The buck stops at ex-Superintendent Nancy McGinley's desk. She can try to obfuscate her inadequacy as a superintendent by blaming the Charleston County School Board for CCSD's financial woes, but in reality CCSD has been hoisted by her petard. Maybe the Broad Institute teaches her methods, or maybe the results of her tenure should rest squarely on her shoulders alone.
A flawed system holds Charleston County schools captive. While the election of school board members ostensibly results from independent efforts, nothing could be farther from the truth. McGinley knew her tenure depended on the willing cooperation of a school board meant to oversee her performance. Who can blame her for seeking out participants who would blindly support whatever she presented, those who had no knowledge with which to challenge her administration?
For years the majority of board members has been a rubber stamp, a legal sham. Over the years when board members independent of her administration tried to investigate the facts or educate themselves on their jobs, both McGinley and her lackey reporters at our local rag heaped jeers and infamy upon their heads--Elizabeth Moffly and Elizabeth Kandrac come to mind as well as others now gone. The same treatment was doled out to constituent board members and the general public if anyone dared to question.
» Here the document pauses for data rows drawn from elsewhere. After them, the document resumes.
<file path="config.mk">
export PLATFORM = sky130hd
export DESIGN_NAME = rph_cell
export DESIGN_NICKNAME = d
export VERILOG_FILES = /design/src/design/rph_pkg.sv /design/src/design/rph_cell.sv
export SDC_FILE = /design/constraint.sdc
export NUM_CORES = 1
export LEC_CHECK = 0
export BUFFER_PORTS_ARGS = -buffer_cell sky130_fd_sc_hd__clkbuf_2
export CORE_MARGIN = 2
export CORE_UTILIZATION = 49
export CTS_CLUSTER_DIAMETER = 30
export DETAILED_ROUTE_END_ITERATION = 16
export PLACE_DENSITY = 0.85
export SLEW_MARGIN = 10
export SYNTH_ARGS = -nofsm -noshare
export SYNTH_HDL_FRONTEND = slang
export SYNTH_SLANG_ARGS = --single-unit
</file>
<file path="constraint.sdc">
create_clock -name i_clk -period 2 [get_ports i_clk]
set_input_delay 0.2 -clock i_clk [delete_from_list [all_inputs] [get_ports i_clk]]
set_output_delay 0.2 -clock i_clk [all_outputs]
set_load 0.005 [all_outputs]
</file>
<file path="src/design/rph_pkg.sv">
package rph_pkg;

    typedef enum logic [3:0] {
        S_IDLE,
        S_DIV,
        S_ANG,
        S_Z2,
        S_T1,
        S_T2,
        S_SN,
        S_P1,
        S_P2,
        S_VX,
        S_EMUL,
        S_ECMP,
        S_ADV,
        S_FIN
    } t_state;

    typedef struct packed {
        logic wr;
        logic load;
        logic shift;
    } t_cell_ctl;

    localparam int DIST_W   = 16;
    localparam int COORD_W  = 28;
    localparam int DIV_BITS = 17;
    localparam int DIST_ONE = 16384;
    localparam int QUARTER  = 16384;
    localparam int SIN_A    = 25736;
    localparam int SIN_B    = 10512;
    localparam int SIN_C    = 1160;

    localparam logic OP_LOAD = 1'b0;
    localparam logic OP_TEST = 1'b1;

    localparam logic [2:0] REG_MIN_X    = 3'd0;
    localparam logic [2:0] REG_MIN_Y    = 3'd1;
    localparam logic [2:0] REG_WIDTH    = 3'd2;
    localparam logic [2:0] REG_HEIGHT   = 3'd3;
    localparam logic [2:0] REG_SIDES    = 3'd4;
    localparam logic [2:0] REG_START    = 3'd5;
    localparam logic [2:0] REG_USE_DIST = 3'd6;

endpackage

</file>
<file path="src/design/rph_cell.sv">
module rph_cell
    import rph_pkg::*;
#(
    parameter int INDEX = 0
) (
    input  logic              i_clk,
    input  t_cell_ctl         i_ctl,
    input  logic [3:0]        i_slot,
    input  logic [DIST_W-1:0] i_wdata,
    input  logic [DIST_W-1:0] i_next,
    output logic [DIST_W-1:0] o_pass
);

    logic [DIST_W-1:0] r_dist;
    logic [DIST_W-1:0] r_pass;

    always_ff @(posedge i_clk) begin
        if (i_ctl.wr && (32'(i_slot) == INDEX)) begin
            r_dist <= i_wdata;
        end
        // a query snapshots the stored distances, then walks them towards cell zero
        if (i_ctl.load) begin
            r_pass <= r_dist;
        end else if (i_ctl.shift) begin
            r_pass <= i_next;
        end
    end

    assign o_pass = r_pass;

endmodule

</file>
==> run summary <==
CTS tree - yes
Hold Crit Depth - 1
Post-Syn Area - 0.00122 sq mm
routability cong. - 0.713
Period minus WS final - 1150 ps
# setup viols final - 0
Core Area - 0.00243 sq mm
Clock Tree Buf Depth - 2
FF-to-FF End - o_pass[11]$_DFFE_PP_
Port-buffer cells - 55
GR Util met2 - 24.6%
# clock sinks - 32
Die X - 54 um
cts bufs inserted - 5
Worst-path clk slew - 80 ps
met3 Use GR - 8.33%
fin. max-slew vios - 0
Total Neg Setup Slack - 0 ps
RSZ-0062 raised after global routing - false
number of distinct library cells after synthesis - 8
multi-input logic area - 233 sq um
most instantiated cells after synthesis - edfxtp_1, mux2_4, mux2_2
Gate power share - 9.5%
Post-synth EDFFs - 32
NetSw - 231 uW
worst path required time - 1950 ps
Power Density - 768 mW/mm^2
H-tree depth - 2
Max rail drop VDD - 0.000432 V
Die H - 54 um
R2R Setup Slk - 1090 ps
Rel. slew slack - 57.0%
Post-Route WL - 1960 um
GRT Max-Usage Layer - met2
CP Max Fanout - 16
WL/cell - 13.8 um
Post-CTS Hold Fix Bufs - 0
largest area contributor in the netlist - edfxtp_1
#FFs+latches synth - 32
max-cap check violation count - 0
synth warn - 0
Resized Gates After CTS - 0
total track usage - 15.0%
vias in the first global route - 600
top_reg_cell synth - edfxtp_1
TritonRoute pass-1 iters - 4
met1 GRT Util - 14.3%
hold_ws - 51.2 ps
Synthesized Nets - 93
most numerous cell in the Yosys netlist - edfxtp_1
mean post-synth cell area - 23.1 sq um
Nets - 154
synthesized instance count - 53
Routed Antenna Nets - 0
Fillers - 163
actual slew at the worst max-slew pin - 645 ps
CTS Root Cell - clkbuf_4
# rows - 18
Seq/Total Area, Yosys - 78.4%
Critical Path Source Type - primary input
Diodes inserted - 0
P_leak - 0.000670 uW
synth top area cells - edfxtp_1, mux2_4, mux2_2
Async S/R FF share, synth - 0%
worst min path class - primary input to register
synthesis-to-finish area growth - 26.7%
detailed router's first-iteration violation count - 13
grt total ovfl - 0
initial antenna violation count - 0
layout cells sized above 1 - 68.8%
Synth top area share - 78.4%
Worst Hold End - r_dist[10]$_DFFE_PP_
Final Hold Fails - 0
switching part of the total - 19.4%
FF+latch area - 961 sq um
Reg2Reg Depth - 1
Vias - 675
Clock Latency Late Sink - 320 ps
Seq pwr share - 65.6%
Setup Fix Bufs, Post-CTS - 0
first-pass GRT wire length - 2650 um
DR DRC count - 0
Via density - 4.75
largest net degree at the start of global routing - 17
Pint - 961 uW
initial core utilization - 50.4%
R2R Path Start - r_dist[11]$_DFFE_PP_
HP Start - i_wdata[10]
Setup Skew - 5.35 ps
HPWL after detailed placement - 1560 um
Tcrit/Tclk final - 57.4%
Clock Power Share - 24.8%
outcome - finished clean
Critical Path End Type - register
WP data arrival - 1100 ps
maximum clock frequency - 870 MHz
Ports - 56
Setup CP Type - primary input to register
die area - 0.00292 sq mm
through the flow:
step	instance area, sq um	utilization, %	total power, uW	instances	setup slack, ps
2_1_floorplan	1220	-	849	53	724
3_3_place_gp	1510	62.2	907	137	573
3_5_place_dp	1510	62.2	913	137	484
4_1_cts	1550	63.8	1200	142	831
5_1_grt	1550	63.8	1240	142	734
6_report	1550	63.8	1190	142	851
registers in the layout (all words and copies together), names as in the netlist:
| name | cells |
|---|---|
| o_pass | 16 |
| r_dist | 16 |
placed cells by master (no fill, tap or decap):
| cell type | instances |
|---|---|
| and2_1 | 1 |
| or2_1 | 1 |
| clkbuf_4 | 5 |
| mux2_2 | 7 |
| edfxtp_1 | 32 |
| buf_4 | 1 |
| nor4_1 | 1 |
| mux2_4 | 9 |
| clkbuf_2 | 55 |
Both Democrats and Republicans have taken to running de facto slates of candidates, while Arthur Ravenel's proposal that the board members run openly as Republicans or Democrats was met with derision. Too often the result has been self-selected individuals running without vetting by anyone--except the superintendent or the Chamber of Commerce.
Finally, unlike some other South Carolina school districts, the county delegation has no financial oversight over CCSD. Some of us have been trying for years to figure out what qualifications ex-chief financial officer Michael Bobby enjoyed. Check out his resume, and then explain to me how he was equipped to run a multi-million-dollar organization's finances. McGinley did not need to continue his tenure, nor did the board need to make him interim superintendent. Whose idea was that, anyway? And why has he not been held accountable for the sloppy and negligent practises that led directly to CCSD's present financial mess.
Crickets.
1 comment:
It is important to note that in a previous evaluation of then-Superintendent McGinley, where it was widely believed she would be ousted, both mayors Riley and Summey rallied to her defense. Complicity and politics went hand-in-hand.